Saved entries
----

## config.mk

```make
export PLATFORM = sky130hd
export DESIGN_NAME = motor_ramp_sequencer
export DESIGN_NICKNAME = d
export VERILOG_FILES = /design/src/rtl/motor_ramp_sequencer_pkg.sv /design/src/rtl/motor_ramp_channel.sv /design/src/rtl/motor_ramp_sequencer.sv
export SDC_FILE = /design/constraint.sdc
export NUM_CORES = 1
export LEC_CHECK = 0
export BUFFER_PORTS_ARGS = -buffer_cell sky130_fd_sc_hd__buf_4
export CAP_MARGIN = 15
export CORE_ASPECT_RATIO = 0.6
export CORE_MARGIN = 2
export CORE_UTILIZATION = 45
export CTS_CLUSTER_DIAMETER = 120
export DETAILED_ROUTE_END_ITERATION = 10
export GPL_TIMING_DRIVEN = 0
export SYNTH_ARGS = -nofsm -noshare
export SYNTH_HDL_FRONTEND = slang
export SYNTH_SLANG_ARGS = --single-unit
export TNS_END_PERCENT = 20
```

## constraint.sdc

```tcl
create_clock -name clk -period 15.9 [get_ports clk]
set_input_delay 2.385 -clock clk [delete_from_list [all_inputs] [get_ports clk]]
set_output_delay 2.385 -clock clk [all_outputs]
set_load 0.02 [all_outputs]
```

## src/rtl/motor_ramp_sequencer_pkg.sv

```systemverilog
// Shared definitions for the motor ramp sequencer: duty width, duty ceiling,
// channel state encoding and the per-channel target payload.
package motor_ramp_sequencer_pkg;

  localparam int unsigned DUTY_CYCLE_SIZE = 10;

  // Highest allowed duty is a fixed fraction of full scale (15/16 -> 960 of 1024).
  localparam int unsigned MAX_DUTY_CYCLE_FRAC_NUM = 15;
  localparam int unsigned MAX_DUTY_CYCLE_FRAC_DEN = 16;
  localparam int unsigned MAX_DC =
    ((32'd1 << DUTY_CYCLE_SIZE) * MAX_DUTY_CYCLE_FRAC_NUM) / MAX_DUTY_CYCLE_FRAC_DEN;

  typedef logic [DUTY_CYCLE_SIZE-1:0] duty_t;

  typedef enum logic [1:0] {
    ST_IDLE   = 2'd0,
    ST_RUN    = 2'd1,
    ST_DECEL  = 2'd2,
    ST_SWITCH = 2'd3
  } chan_state_e;

  typedef struct packed {
    logic  dir;
    logic  on;
    duty_t duty;
  } chan_target_t;

  // Build a stored target: off forces duty 0, on clamps duty to MAX_DC.
  function automatic chan_target_t make_target(logic dir, logic on, duty_t duty);
    chan_target_t t;
    t.dir = dir;
    t.on  = on;
    if (!on) begin
      t.duty = '0;
    end else if (duty > duty_t'(MAX_DC)) begin
      t.duty = duty_t'(MAX_DC);
    end else begin
      t.duty = duty;
    end
    return t;
  endfunction

endpackage

```

## src/rtl/motor_ramp_channel.sv

```systemverilog
// One H-bridge channel: stores its target and ramps duty toward it, decelerating
// to zero and holding off for SWITCH_HOLD ticks before any direction change.
// Ports:
//   clk, reset        - clock, synchronous active-high reset
//   tick              - shared ramp tick, one cycle wide
//   load, load_target - write a new (already clamped) target
//   force_off         - watchdog expiry, sets the target to off/0
//   dir, on, duty     - registered drive to the H-bridge controller
//   busy              - channel is neither IDLE nor settled in RUN
module motor_ramp_channel
  import motor_ramp_sequencer_pkg::*;
#(
  parameter int unsigned RAMP_STEP   = 8,
  parameter int unsigned SWITCH_HOLD = 4
) (
  input  logic         clk,
  input  logic         reset,
  input  logic         tick,
  input  logic         load,
  input  chan_target_t load_target,
  input  logic         force_off,
  output logic         dir,
  output logic         on,
  output duty_t        duty,
  output logic         busy
);

  localparam int unsigned HOLD_W = (SWITCH_HOLD > 1) ? $clog2(SWITCH_HOLD) : 1;
  localparam duty_t STEP = duty_t'(RAMP_STEP);
  localparam logic [HOLD_W-1:0] HOLD_LAST = HOLD_W'(SWITCH_HOLD - 1);

  chan_state_e       state_q, state_d;
  chan_state_e       decel_to;
  chan_target_t      tgt_q, tgt_d;
  logic [HOLD_W-1:0] hold_q, hold_d;
  logic              dir_d, on_d, busy_d;
  duty_t             duty_d, duty_dn, gap;

  // Target update; watchdog expiry never coincides with an accepted command.
  always_comb begin
    tgt_d = tgt_q;
    if (force_off) begin
      tgt_d = '0;
    end else if (load) begin
      tgt_d = load_target;
    end
  end

  // Next state, ramp and drive outputs; all movement happens on ticks.
  always_comb begin
    state_d = state_q;
    hold_d  = hold_q;
    dir_d   = dir;
    duty_d  = duty;
    gap     = '0;
    duty_dn = (duty > STEP) ? duty - STEP : '0;

    // Where a decelerating channel lands once this tick's step is applied.
    if (duty_dn != '0) begin
      decel_to = ST_DECEL;
    end else if (!tgt_q.on) begin
      decel_to = ST_IDLE;
    end else if (tgt_q.dir != dir) begin
      decel_to = ST_SWITCH;
    end else begin
      decel_to = ST_RUN;
    end

    if (tick) begin
      unique case (state_q)
        ST_IDLE: begin
          if (tgt_q.on) begin
            state_d = ST_SWITCH;
            hold_d  = '0;
          end
        end
        ST_SWITCH: begin
          if (!tgt_q.on) begin
            state_d = ST_IDLE;
          end else if (hold_q == HOLD_LAST) begin
            state_d = ST_RUN;
            dir_d   = tgt_q.dir;
          end else begin
            hold_d = hold_q + HOLD_W'(1);
          end
        end
        ST_RUN: begin
          if (!tgt_q.on || (tgt_q.dir != dir)) begin
            // The leaving tick already takes the first deceleration step.
            state_d = decel_to;
            duty_d  = duty_dn;
            hold_d  = '0;
          end else if (duty < tgt_q.duty) begin
            gap    = tgt_q.duty - duty;
            duty_d = duty + ((gap > STEP) ? STEP : gap);
          end else if (duty > tgt_q.duty) begin
            gap    = duty - tgt_q.duty;
            duty_d = duty - ((gap > STEP) ? STEP : gap);
          end
        end
        ST_DECEL: begin
          state_d = decel_to;
          duty_d  = duty_dn;
          hold_d  = '0;
          if (decel_to == ST_RUN) begin
            dir_d = tgt_q.dir;
          end
        end
      endcase
    end

    on_d   = (state_d == ST_RUN) || (state_d == ST_DECEL);
    busy_d = !((state_d == ST_IDLE) ||
               ((state_d == ST_RUN) && tgt_d.on && (tgt_d.dir == dir_d) &&
                (duty_d == tgt_d.duty)));
  end

  // State and output registers.
  always_ff @(posedge clk) begin
    if (reset) begin
      state_q <= ST_IDLE;
      tgt_q   <= '0;
      hold_q  <= '0;
      dir     <= 1'b0;
      on      <= 1'b0;
      duty    <= '0;
      busy    <= 1'b0;
    end else begin
      state_q <= state_d;
      tgt_q   <= tgt_d;
      hold_q  <= hold_d;
      dir     <= dir_d;
      on      <= on_d;
      duty    <= duty_d;
      busy    <= busy_d;
    end
  end

endmodule

```

## src/rtl/motor_ramp_sequencer.sv

```systemverilog
// Multi-channel motor ramp sequencer: command decode, shared ramp prescaler and
// command watchdog, feeding NUM_MOTORS motor_ramp_channel instances.
// Ports:
//   clk, reset                       - clock, synchronous active-high reset
//   cmd_valid/cmd_ready              - command handshake
//   cmd_motor, cmd_dir, cmd_on,
//   cmd_duty                         - command payload
//   cmd_err                          - one-cycle pulse for an out-of-range channel
//   dir, on, duty_cycle              - per-channel drive (channel i at [i*DCS +: DCS])
//   busy                             - per-channel not IDLE and not settled RUN
//   wd_tripped                       - sticky watchdog flag
module motor_ramp_sequencer
  import motor_ramp_sequencer_pkg::*;
#(
  parameter int unsigned NUM_MOTORS  = 4,
  parameter int unsigned RAMP_DIV    = 50000,
  parameter int unsigned RAMP_STEP   = 8,
  parameter int unsigned SWITCH_HOLD = 4,
  parameter int unsigned WD_CYCLES   = 50000000
) (
  input  logic                                  clk,
  input  logic                                  reset,
  input  logic                                  cmd_valid,
  output logic                                  cmd_ready,
  input  logic [$clog2(NUM_MOTORS + 1)-1:0]     cmd_motor,
  input  logic                                  cmd_dir,
  input  logic                                  cmd_on,
  input  logic [DUTY_CYCLE_SIZE-1:0]            cmd_duty,
  output logic                                  cmd_err,
  output logic [NUM_MOTORS-1:0]                 dir,
  output logic [NUM_MOTORS-1:0]                 on,
  output logic [NUM_MOTORS*DUTY_CYCLE_SIZE-1:0] duty_cycle,
  output logic [NUM_MOTORS-1:0]                 busy,
  output logic                                  wd_tripped
);

  // Channel index is one bit wider than strictly needed so out-of-range
  // indices such as NUM_MOTORS itself can be expressed and rejected.
  localparam int unsigned MOTOR_W = $clog2(NUM_MOTORS + 1);
  localparam int unsigned DIV_W   = (RAMP_DIV > 1) ? $clog2(RAMP_DIV) : 1;
  localparam int unsigned WD_W    = (WD_CYCLES > 1) ? $clog2(WD_CYCLES) : 1;
  localparam logic [DIV_W-1:0] DIV_LAST = DIV_W'(RAMP_DIV - 1);
  localparam logic [WD_W-1:0]  WD_LAST  = WD_W'(WD_CYCLES - 1);

  logic             rst_q;
  logic [DIV_W-1:0] presc;
  logic             tick;
  logic [WD_W-1:0]  wd_cnt;
  logic             accept_c;
  logic             idx_ok_c;
  logic             wd_expire_c;
  chan_target_t     target_c;

  // Command decode; an accept in the expiry cycle suppresses the trip.
  always_comb begin
    accept_c    = cmd_valid && cmd_ready;
    idx_ok_c    = cmd_motor < MOTOR_W'(NUM_MOTORS);
    wd_expire_c = !accept_c && !wd_tripped && (wd_cnt == WD_LAST);
    target_c    = make_target(cmd_dir, cmd_on, duty_t'(cmd_duty));
  end

  // Ready stays low through reset and for one cycle after it.
  always_ff @(posedge clk) begin
    if (reset) begin
      rst_q     <= 1'b1;
      cmd_ready <= 1'b0;
    end else begin
      rst_q     <= 1'b0;
      cmd_ready <= !rst_q;
    end
  end

  // Ramp prescaler: one registered tick per wrap, shared by all channels.
  always_ff @(posedge clk) begin
    if (reset) begin
      presc <= '0;
      tick  <= 1'b0;
    end else if (presc == DIV_LAST) begin
      presc <= '0;
      tick  <= 1'b1;
    end else begin
      presc <= presc + DIV_W'(1);
      tick  <= 1'b0;
    end
  end

  // Watchdog: any accepted command restarts it; counter parks once tripped.
  always_ff @(posedge clk) begin
    if (reset) begin
      wd_cnt     <= '0;
      wd_tripped <= 1'b0;
    end else if (accept_c) begin
      wd_cnt     <= '0;
      wd_tripped <= 1'b0;
    end else if (wd_expire_c) begin
      wd_tripped <= 1'b1;
    end else if (wd_cnt != WD_LAST) begin
      wd_cnt <= wd_cnt + WD_W'(1);
    end
  end

  // Out-of-range channel pulse.
  always_ff @(posedge clk) begin
    if (reset) begin
      cmd_err <= 1'b0;
    end else begin
      cmd_err <= accept_c && !idx_ok_c;
    end
  end

  for (genvar i = 0; i < NUM_MOTORS; i++) begin : g_chan
    logic load_c;

    assign load_c = accept_c && idx_ok_c && (cmd_motor == MOTOR_W'(i));

    motor_ramp_channel #(
      .RAMP_STEP   (RAMP_STEP),
      .SWITCH_HOLD (SWITCH_HOLD)
    ) u_chan (
      .clk         (clk),
      .reset       (reset),
      .tick        (tick),
      .load        (load_c),
      .load_target (target_c),
      .force_off   (wd_expire_c),
      .dir         (dir[i]),
      .on          (on[i]),
      .duty        (duty_cycle[i*DUTY_CYCLE_SIZE +: DUTY_CYCLE_SIZE]),
      .busy        (busy[i])
    );
  end

endmodule
```

==> results.md <==
* # Max-Cap Violations at 0
* Clk sink count at 163
* Setup Crit Path Kind: reg -> reg
* Initial antenna violation count at 1
* Number of port buffers at 72
* Pins over their slew limit at 0
* Worst ir drop on vdd at 0.05241 mV
* Die Area at 0.04291 mm²
* Worst skew pair latency at 0.46 ns
* Worst r2r dst: g_chan[2].u_chan.busy$_SDFF_PP0_
* Clock root buffer: clkbuf_16
* Crit-path slowest cell: o311ai_0
* Routed vias at 20100
* Prevailing post-synth register cell: dfxtp_1
* CTS tree: done
* YS warnings at 0
* Drt drc at 0
* Cell count after synthesis at 2578
* Status: complete, no violations
* TritonCTS Buffers at 17
* Crit-path cells: inv_1, ha_1, buf_2, and3_1, nand2_1, a21oi_1, or3_1, a21o_1, or4_4, or2_2, fa_1, nor2b_1, o21bai_1, a21oi_1, o21ai_0, nand2b_1, xnor2_1, o311ai_0, xnor2_1, o2111a_1, nand4_1, a2111oi_0, o2111a_1, nor3_2
* Post-layout instance area at 0.02052 mm²
* Total Wirelength at 68100 µm
* Final hold violation count at 0
* # hold bufs at CTS at 0
* Sequential area share after synthesis at 17.59%
* RSZ-0062 raised after global routing: no
* Layout Area Growth over Synthesis at 10.64%
* Synthesis-stage register bit count at 163
* Post_cts resized at 0
* Setup_tns at 0 ns
* Worst slew pin tran at 1.078 ns
* Min-Delay Startpoint: rst_q$_DFF_P_
* Crit Path Max Fanout at 11
* Cell Area, Placed at 0.01992 mm²
* GRT Residual Overflow at 0
* Worst reg2reg path depth at 24
* Critical path endpoint category: flip-flop
* Required time worst endpoint at 16.23 ns
* PnR worst setup slack at 8.533 ns
* Maximum clock rate at 0.1357 GHz
* Setup violations, final at 0
* DP Wirelength at 54060 µm
* Ys async rst share at 0%
* Crit path time final at 7.367 ns
* Detailed Route Iter0 Violations at 2398
* First-pass iteration count of the detailed router at 6
* Final period util at 46.33%
* Layout cells sized above 1 at 7.670%
* Clock buffer depth at 2
* Site row count at 57
* Global placer's final weighted congestion at 0.9715
* Setup Fix Bufs, Post-CTS at 0
* Final Skew at 0.01757 ns
* Worst path arrival time at 7.70 ns
* Syn Area/Cell at 7.195 µm²
* Pwr dens at 47.46 mW/mm²
* GRT Total Usage at 31.23%
* Final total power at 0.9741 mW
* H-tree levels at 4
* R2R Setup Slk at 8.53 ns
* Max incr delay on CP at 0.81 ns
* Core area at 0.04058 mm²
* Wire length per cell at 20.91 µm
* Initial Util at 45.71%
* Largest net degree at the start of global routing at 17
* Reg-to-reg startpoint: g_chan[2].u_chan.duty[7]$_SDFF_PP0_
* Die Wd at 266.1 µm
* Placed Cells at 3223
* Top-Level Pins at 73
* Synth cell types at 111
* Drt via density at 6.172
* Vias in the first global route at 18000
* Post-route insts no fill at 3257
* Critical path startpoint category: flip-flop
* Hold Path Depth at 1
* Hold Crit Class: reg -> reg
* Clk pin slew, worst setup/hold paths at 0.08 ns
* Synthesized area at 0.01855 mm²
* Dpl ws at 8.846 ns
* Crit. Startpoint: g_chan[2].u_chan.duty[7]$_SDFF_PP0_
* Slew margin rel. at 28.15%
* Pleak at 8.459 nW
* EDFF count, synth at 0
* First-pass GRT wire length at 105300 µm
* Die Height at 161.3 µm
* DRT antenna net count at 0
* Worst Hold End: cmd_ready$_SDFF_PP0_
* Final net count at 2928
[cell usage after synthesis (all sizes together) (12+ instances only)]
cell type | instances | area (µm²)
o22ai | 16 | 100.1
clkbuf | 74 | 277.8
xor2 | 55 | 481.7
nand3 | 77 | 390.4
a31oi | 24 | 150.1
and3 | 33 | 211.5
ha | 182 | 2277
nor4 | 29 | 209.0
o211ai | 31 | 232.7
a21o | 42 | 315.3
o31a | 12 | 113.9
xnor2 | 68 | 595.6
o31ai | 20 | 173.9
buf | 43 | 264.0
and2 | 16 | 102.6
nor2 | 335 | 1257
mux2i | 50 | 500.5
o21ai | 202 | 1026
or4 | 12 | 101.3
o21a | 37 | 277.8
inv | 148 | 555.5
or2 | 19 | 118.9
nand4 | 36 | 225.2
or3 | 29 | 181.4
nand3b | 14 | 105.1
nor3 | 103 | 525.5
a211oi | 30 | 230.2
nand2 | 195 | 732.0
fa | 16 | 320.3
nand2b | 40 | 252.7
nor2b | 46 | 295.3
a21oi | 202 | 1034
dfxtp | 163 | 3263
[layout by cell type (no fill, tap or decap), drive strengths merged, types with 11 or more instances in the layout]
cell and count:
clkbuf 92, a21o 42, xor2 55, mux2i 50, nor3b 11, conb 44
or3 29, xnor2 68, nor3 103, dfxtp 163, nand2b 40, o31a 12
nand3b 14, or2 19, or4 12, buf 116, nor2 335, and3 33
a311oi 11, nand3 77, nor4 29, nand2 195, o22ai 16, fa 16
inv 154, and2 16, o211ai 31, a211oi 30, o21a 37, a21oi 202
nand4 36, nor2b 46, nor4b 11, o21ai 202, ha 182, o31ai 20
a31oi 24
[flip-flops by register name (all words and copies together), names as in the netlist]
signal,cells
g_chan.u_chan.hold_q,8
g_chan.u_chan.busy,4
cmd_err,1
presc,16
wd_tripped,1
g_chan.u_chan.state_q,8
cmd_ready,1
g_chan.u_chan.duty,40
rst_q,1
wd_cnt,26
g_chan.u_chan.on,4
tick,1
g_chan.u_chan.tgt_q,48
g_chan.u_chan.dir,4
[cell families after synthesis]
| group | count (synthesis) | synth area share, % |
|---|---|---|
| adder cells (fa/ha/maj) | 198 | 14.00 |
| other | 2 | 0.04049 |
| AO/OA/AOI/OAI | 743 | 26.08 |
| flip-flops | 163 | 17.59 |
| buffers and inverters | 265 | 5.916 |
| AND/OR/NAND/NOR | 1026 | 27.38 |
| multiplexers | 58 | 3.184 |
| XOR/XNOR | 123 | 5.808 |
[layout make-up]
type	instances	area, µm²
clock buffer	18	429.2
buffer	117	541.8
fill	4086	20060
multi-input combinational	2192	14350
antenna	1	2.502
sequential	163	3263
timing repair buffer	73	545.5
clock inverter	14	168.9
tap	531	664.4
inverter	148	555.5
[layer usage]
layer	global-route usage [%]	wire, µm
met5	0	0
met3	7.745	7579
met4	7.457	1218
met2	40.66	25260
met1	49.57	34040
[per-stage QoR]
stage,hold slack [ns],utilization [%]
2_1_floorplan,0.3682,-
3_3_place_gp,0.3788,49.07
3_5_place_dp,0.3832,49.08
4_1_cts,0.3929,50.56
5_1_grt,0.4193,50.58
6_report,0.3926,50.58
[worst max-delay path, delay by kind of cell (launching register included)]
kind / cells / cell delay, ns
flops: 1 / 0.74
fa+ha+maj: 2 / 0.79
simple gates: 9 / 2.08
buf+inv: 2 / 0.49
xor+xnor: 2 / 0.26
compound gates: 9 / 2.87
[power by group]
| part | total [mW] | switching (mW) | leakage (nW) | internal (mW) |
|---|---|---|---|---|
| combinational | 0.120 | 0.0773 | 6.86 | 0.0425 |
| sequential | 0.412 | 0.00238 | 1.31 | 0.410 |
| clock | 0.442 | 0.205 | 0.289 | 0.237 |
| total | 0.974 | 0.284 | 8.46 | 0.690 |
[how the worst max path moves through the flow]
stage	to	slack [ns]
floorplan	g_chan[2].u_chan.busy$_SDFF_PP0_	10.28
global placement	g_chan[2].u_chan.busy$_SDFF_PP0_	8.75
detailed placement	g_chan[2].u_chan.busy$_SDFF_PP0_	8.85
CTS	g_chan[2].u_chan.busy$_SDFF_PP0_	8.82
global route	g_chan[2].u_chan.busy$_SDFF_PP0_	8.22
finish	g_chan[2].u_chan.busy$_SDFF_PP0_	8.53
Note: power is estimated with default switching activity, not from simulation.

----

WHAT YOU ARE ASKED TO DO →
Which lines above hold the string "period"? Please copy all of them.

THE COMPLETED TASK →
create_clock -name clk -period 15.9 [get_ports clk]
* Final period util at 46.33%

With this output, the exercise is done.